The tragedy of modern work is not that we ask too much of people — it’s that we ask too little of their attention. We keep people busy but not engaged. Productive but not absorbed. In doing so, we deprive them of one of mastery’s great rewards: the feeling of being fully present in what you’re doing.
You don’t need to move to Kyoto or spend 10 years in an apprenticeship to apply this idea. Most of us can’t leave our busy jobs and demanding careers. But the principle itself is remarkably accessible — even for the busiest among us.
Here are three takeaways I carried home from my visit to Kaikado.
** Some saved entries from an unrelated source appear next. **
## try-sierra
// fixed_point_alu
module fixed_point_alu (
    input clk,
    input rst,
    input [1:0] op,           
    input signed [15:0] a,    
    input signed [15:0] b,    
    output reg signed [23:0] out,   
    output reg overflow       
);
    localparam Q8_MAX_POS = 16'sh7FFF;    
    localparam Q8_MAX_NEG = 16'sh8000;    
    localparam Q16_MAX_POS = 24'sh7FFFFF;  
    localparam Q16_MAX_NEG = 24'sh800000;  
    reg signed [31:0] mul_result;   
    reg signed [23:0] add_sub_result;
    always @(posedge clk or posedge rst) begin
        if (rst) begin
            out <= 0;
            overflow <= 0;
        end else begin
            case (op)
                2'b00: begin
                    add_sub_result = a + b;
                    if ((a > 0 && b > 0 && add_sub_result < 0) || 
                        (a < 0 && b < 0 && add_sub_result > 0)) begin
                        overflow <= 1;
                        out <= (a[15] == 1) ? Q16_MAX_NEG : Q16_MAX_POS;
                    end else begin
                        overflow <= 0;
                        out <= { {8{add_sub_result[15]}}, add_sub_result };  
                    end
                end
                2'b01: begin
                    add_sub_result = a - b;
                    if ((a > 0 && b < 0 && add_sub_result < 0) || 
                        (a < 0 && b > 0 && add_sub_result > 0)) begin
                        overflow <= 1;
                        out <= (a[15] == 1) ? Q16_MAX_NEG : Q16_MAX_POS;
                    end else begin
                        overflow <= 0;
                        out <= { {8{add_sub_result[15]}}, add_sub_result };  
                    end
                end
               2'b10: begin
    mul_result = a * b;   
    if ($signed(mul_result[31:8]) > $signed(Q16_MAX_POS)) begin
        overflow <= 1;
        out <= Q16_MAX_POS;
    end else if ($signed(mul_result[31:8]) < $signed(Q16_MAX_NEG)) begin
        overflow <= 1;
        out <= Q16_MAX_NEG;
    end else begin
        overflow <= 0;
        out <= mul_result[31:8];   
    end
end
                2'b11: begin
                    if (b == 0) begin   
  ...
For scale: about 25 flip-flops, roughly 61 I/O pins, roughly 0.030 mm2 of cells after synthesis.
Settings: LEC_CHECK=0, CAP_MARGIN=20, CORE_ASPECT_RATIO=1.26, CORE_MARGIN=2, CORE_UTILIZATION=68, CTS_CLUSTER_SIZE=21, MAX_ROUTING_LAYER=met5, PLACE_DENSITY=0.62, SETUP_SLACK_MARGIN=-2.0, SLEW_MARGIN=20, TNS_END_PERCENT=95; clock period 57.9 ns.
run.sh (not shown) runs the stock make flow with config.mk's settings and CLKGATE_MAP_FILE=.
Every stage of try-sierra finished as expected; the final checks, on the other hand, flagged negative setup slack, which means the layout fails.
First: Slow down — not everywhere, but somewhere
Slowness doesn’t need to be universal to be effective. You don’t need to slow every part of your life. But you do need at least one domain where speed isn’t the primary metric — one place where you allow yourself to work deliberately, without racing to the next thing. This might be how you write emails. How you prepare for meetings. How you think through a problem before responding. The activity itself matters less than the permission to resist haste. Slowness creates space for attention. And attention is the soil in which mastery grows.
Second: Focus on something worthy — even if it’s small
Not every pursuit needs to be world-changing to matter. The craftsman at Kaikado isn’t reinventing the tea caddy or building a world-conquering app. He’s refining a process, again and again. You can bring this same mindset to something as ordinary as an email. Write it clearly and thoughtfully. Or apply it to a presentation, a report, or a conversation — anything. When you treat small tasks as worthy of care, they become something more valuable for both you and the recipient. They stop being obstacles to clear and become practices to engage with.
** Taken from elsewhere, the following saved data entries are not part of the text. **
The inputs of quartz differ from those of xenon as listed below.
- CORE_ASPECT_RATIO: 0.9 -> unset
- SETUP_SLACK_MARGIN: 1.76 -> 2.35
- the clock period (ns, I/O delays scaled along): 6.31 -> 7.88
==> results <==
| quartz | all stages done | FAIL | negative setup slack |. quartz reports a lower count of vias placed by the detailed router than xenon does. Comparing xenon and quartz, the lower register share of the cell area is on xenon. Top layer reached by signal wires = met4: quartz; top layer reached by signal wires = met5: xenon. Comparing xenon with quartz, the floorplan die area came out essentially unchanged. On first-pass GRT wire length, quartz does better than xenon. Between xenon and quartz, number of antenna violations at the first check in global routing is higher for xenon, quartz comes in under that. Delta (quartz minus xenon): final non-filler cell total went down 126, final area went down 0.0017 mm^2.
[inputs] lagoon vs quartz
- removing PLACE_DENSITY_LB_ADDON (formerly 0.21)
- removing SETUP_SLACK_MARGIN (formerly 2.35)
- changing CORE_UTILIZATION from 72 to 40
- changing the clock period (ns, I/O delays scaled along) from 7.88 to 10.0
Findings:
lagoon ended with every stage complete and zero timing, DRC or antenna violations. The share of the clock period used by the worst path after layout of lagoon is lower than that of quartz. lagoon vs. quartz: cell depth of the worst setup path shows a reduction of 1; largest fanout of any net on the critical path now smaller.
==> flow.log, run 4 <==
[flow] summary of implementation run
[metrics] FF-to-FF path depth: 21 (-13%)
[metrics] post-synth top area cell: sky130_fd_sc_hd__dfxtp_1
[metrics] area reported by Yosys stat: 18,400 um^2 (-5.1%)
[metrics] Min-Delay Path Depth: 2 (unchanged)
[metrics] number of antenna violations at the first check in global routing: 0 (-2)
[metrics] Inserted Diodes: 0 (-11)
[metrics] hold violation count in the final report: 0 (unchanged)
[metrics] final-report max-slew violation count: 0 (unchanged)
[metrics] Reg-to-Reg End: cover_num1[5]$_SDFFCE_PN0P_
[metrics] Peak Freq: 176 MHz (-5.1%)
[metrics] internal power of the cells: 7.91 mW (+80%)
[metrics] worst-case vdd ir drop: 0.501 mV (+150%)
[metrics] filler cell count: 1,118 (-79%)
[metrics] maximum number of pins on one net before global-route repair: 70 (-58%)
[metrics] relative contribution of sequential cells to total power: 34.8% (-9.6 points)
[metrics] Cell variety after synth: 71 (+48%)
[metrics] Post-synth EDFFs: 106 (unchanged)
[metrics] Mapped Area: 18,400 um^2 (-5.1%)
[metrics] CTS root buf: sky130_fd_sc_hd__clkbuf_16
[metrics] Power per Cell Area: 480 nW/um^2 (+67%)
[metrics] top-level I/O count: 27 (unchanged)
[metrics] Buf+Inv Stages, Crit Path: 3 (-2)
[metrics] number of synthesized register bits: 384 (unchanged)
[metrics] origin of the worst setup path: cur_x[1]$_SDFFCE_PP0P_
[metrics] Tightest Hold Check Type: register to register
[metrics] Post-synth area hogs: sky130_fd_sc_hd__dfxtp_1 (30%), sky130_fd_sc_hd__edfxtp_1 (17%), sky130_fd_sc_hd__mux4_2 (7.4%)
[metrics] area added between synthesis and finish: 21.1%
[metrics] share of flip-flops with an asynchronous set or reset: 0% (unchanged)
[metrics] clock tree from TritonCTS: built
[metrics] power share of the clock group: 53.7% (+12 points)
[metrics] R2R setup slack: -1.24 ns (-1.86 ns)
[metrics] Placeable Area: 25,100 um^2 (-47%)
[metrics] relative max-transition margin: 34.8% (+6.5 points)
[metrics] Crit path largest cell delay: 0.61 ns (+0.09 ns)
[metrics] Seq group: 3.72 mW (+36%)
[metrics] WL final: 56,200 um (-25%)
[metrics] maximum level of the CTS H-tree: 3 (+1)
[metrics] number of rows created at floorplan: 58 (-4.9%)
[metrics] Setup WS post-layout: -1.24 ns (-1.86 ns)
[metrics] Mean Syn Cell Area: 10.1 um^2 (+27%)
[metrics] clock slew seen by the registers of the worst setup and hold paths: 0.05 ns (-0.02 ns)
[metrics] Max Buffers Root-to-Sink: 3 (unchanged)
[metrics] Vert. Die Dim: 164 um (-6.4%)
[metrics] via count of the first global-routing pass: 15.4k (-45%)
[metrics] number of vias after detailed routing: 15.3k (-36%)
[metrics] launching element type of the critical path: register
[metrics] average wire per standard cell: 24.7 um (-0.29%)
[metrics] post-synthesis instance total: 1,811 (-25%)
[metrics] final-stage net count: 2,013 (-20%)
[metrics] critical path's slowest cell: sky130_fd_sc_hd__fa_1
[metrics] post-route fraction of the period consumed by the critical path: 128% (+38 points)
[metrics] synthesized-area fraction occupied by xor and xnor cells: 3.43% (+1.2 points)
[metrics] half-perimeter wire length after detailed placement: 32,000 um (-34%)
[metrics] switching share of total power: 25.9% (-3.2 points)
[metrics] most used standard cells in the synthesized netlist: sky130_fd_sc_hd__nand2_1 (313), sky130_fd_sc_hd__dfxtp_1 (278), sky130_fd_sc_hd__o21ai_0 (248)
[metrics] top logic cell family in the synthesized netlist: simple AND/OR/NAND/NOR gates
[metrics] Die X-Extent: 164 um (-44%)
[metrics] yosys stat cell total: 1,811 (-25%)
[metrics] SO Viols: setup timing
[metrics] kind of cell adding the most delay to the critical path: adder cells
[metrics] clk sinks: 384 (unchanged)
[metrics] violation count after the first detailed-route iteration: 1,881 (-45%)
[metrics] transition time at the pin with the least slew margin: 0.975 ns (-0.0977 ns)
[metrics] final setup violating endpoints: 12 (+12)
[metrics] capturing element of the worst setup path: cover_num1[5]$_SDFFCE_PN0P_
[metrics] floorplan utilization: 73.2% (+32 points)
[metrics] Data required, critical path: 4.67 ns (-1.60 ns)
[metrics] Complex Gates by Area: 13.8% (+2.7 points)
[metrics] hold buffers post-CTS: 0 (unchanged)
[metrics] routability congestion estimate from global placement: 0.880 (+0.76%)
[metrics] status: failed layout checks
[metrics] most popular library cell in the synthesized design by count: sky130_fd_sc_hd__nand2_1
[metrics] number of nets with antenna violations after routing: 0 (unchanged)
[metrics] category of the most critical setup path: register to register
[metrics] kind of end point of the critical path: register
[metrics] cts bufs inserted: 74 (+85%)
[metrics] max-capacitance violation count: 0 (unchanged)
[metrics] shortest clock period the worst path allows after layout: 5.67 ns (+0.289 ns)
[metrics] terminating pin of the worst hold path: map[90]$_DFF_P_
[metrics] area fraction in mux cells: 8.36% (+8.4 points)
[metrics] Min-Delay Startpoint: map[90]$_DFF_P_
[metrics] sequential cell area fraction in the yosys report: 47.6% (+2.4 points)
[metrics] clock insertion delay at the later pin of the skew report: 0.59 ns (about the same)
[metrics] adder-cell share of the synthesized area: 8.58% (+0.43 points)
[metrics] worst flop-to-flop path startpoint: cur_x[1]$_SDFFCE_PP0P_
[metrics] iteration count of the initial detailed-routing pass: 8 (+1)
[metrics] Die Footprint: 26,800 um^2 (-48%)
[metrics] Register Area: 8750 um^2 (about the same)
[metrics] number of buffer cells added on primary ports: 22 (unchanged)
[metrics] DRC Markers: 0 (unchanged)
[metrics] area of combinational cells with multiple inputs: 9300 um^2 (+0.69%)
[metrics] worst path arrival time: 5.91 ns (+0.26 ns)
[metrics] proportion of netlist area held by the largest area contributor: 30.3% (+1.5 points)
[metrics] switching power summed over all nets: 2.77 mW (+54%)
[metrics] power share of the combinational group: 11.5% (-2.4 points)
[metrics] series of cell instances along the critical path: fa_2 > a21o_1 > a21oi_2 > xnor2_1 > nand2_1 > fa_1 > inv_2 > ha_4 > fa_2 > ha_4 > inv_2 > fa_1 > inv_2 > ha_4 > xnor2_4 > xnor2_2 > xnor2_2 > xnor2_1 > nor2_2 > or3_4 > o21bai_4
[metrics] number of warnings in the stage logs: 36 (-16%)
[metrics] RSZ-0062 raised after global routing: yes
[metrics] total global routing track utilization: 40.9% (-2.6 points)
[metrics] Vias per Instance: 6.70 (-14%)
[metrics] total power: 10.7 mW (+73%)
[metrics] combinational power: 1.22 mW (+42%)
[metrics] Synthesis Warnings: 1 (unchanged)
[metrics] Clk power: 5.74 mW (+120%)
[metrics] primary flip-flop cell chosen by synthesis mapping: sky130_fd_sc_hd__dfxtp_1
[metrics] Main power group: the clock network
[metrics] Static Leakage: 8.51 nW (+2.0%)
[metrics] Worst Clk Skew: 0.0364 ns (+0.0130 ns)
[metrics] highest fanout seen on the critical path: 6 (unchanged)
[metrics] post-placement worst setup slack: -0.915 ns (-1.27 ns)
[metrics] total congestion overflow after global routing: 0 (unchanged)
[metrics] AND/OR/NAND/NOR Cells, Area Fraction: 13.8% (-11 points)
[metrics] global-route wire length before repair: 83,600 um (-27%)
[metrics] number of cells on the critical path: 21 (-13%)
Setup of run A:
Design radar, start of the top module:
 module radar(  input clk, input rst, input echo, input [1:0] boton_cambiar_grados, output done, output trigger,
 output [15:0] distance, output PWM, input ultra);
 servo   servo( .clk (clk), .rst(rst), .PWM(PWM), .boton_cambiar_grados(boton_cambiar_grados));
 ultrasonido1 ultrasonido2( .ultra(ultra), .clk(clk), .rst(rst),  .echo(echo), .done(done), .trigger(trigger),.distance(distance));
 endmodule
Size in the first run: roughly 3,700 cells after synthesis, roughly 120 flip-flops, roughly 25 I/O pins, about 22,000 um^2 of cells after synthesis.
export LEC_CHECK = 0
export ABC_AREA = 1
export CAP_MARGIN = 20
export CORE_ASPECT_RATIO = 1.6
export CORE_MARGIN = 2
export CORE_UTILIZATION = 40
export CTS_CLUSTER_DIAMETER = 179
export GPL_ROUTABILITY_DRIVEN = 0
export SETUP_SLACK_MARGIN = 5.0
export SLEW_MARGIN = 20
create_clock -name core_clock -period 25.0 [get_ports {clk}]
run.sh (not shown) runs the stock make flow with config.mk's settings and CLKGATE_MAP_FILE=.
Run A: no failed stages, no open violations at the end
> inputs changed (run A -> run B)
- clearing ABC_AREA, which used to be 1
- clearing SETUP_SLACK_MARGIN, which used to be 5.0
- clearing CORE_ASPECT_RATIO, which used to be 1.6
- clearing CTS_CLUSTER_DIAMETER, which used to be 179
- clearing GPL_ROUTABILITY_DRIVEN, which used to be 0
- swapping 25.0 for 23.5 in the clock period (ns, I/O delays scaled along)
Findings:
In run B, the via count of the first global-routing pass came out 2,329 below the value in run A.
Comparing run A and run B, the higher area share of xor/xnor cells in the synthesized design is on run B.
Worst path setup slack after routing (lower): run B
Run B — number of ordinary and repair buffers in the finished layout about 13% lower, run A as reference
Changes observed in run B relative to run A: wire length dropped about 2.1%; worst slack at placement went down 3330 ps; number of nets in the layout now sits lower.
The lower global-route usage came out of run A.
The maximum clock frequency of run B is lower than that of run A.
Third: Try to get a little better every day
Mastery isn’t dramatic, and it’s rarely noticed until it’s felt. It accumulates through marginal gains that are nearly invisible in the moment. The craftsman I met didn’t expect to be great anytime soon. He expected to be better — over many years.
This is far more sustainable than chasing constant excellence or overnight success. Improvement compounds. Over weeks, months, and years, it reshapes how you think and what becomes possible. Given a steady object of focus, the mind settles. The noise recedes. The work becomes its own reward.
We often assume that peace comes from escape — from stepping away from work and responsibility. But sometimes it comes from the opposite direction: from leaning in, narrowing our focus, and committing to doing one thing well for a very long time.
Mastery, it turns out, may be one of the oldest — and most underrated — forms of meditation we have.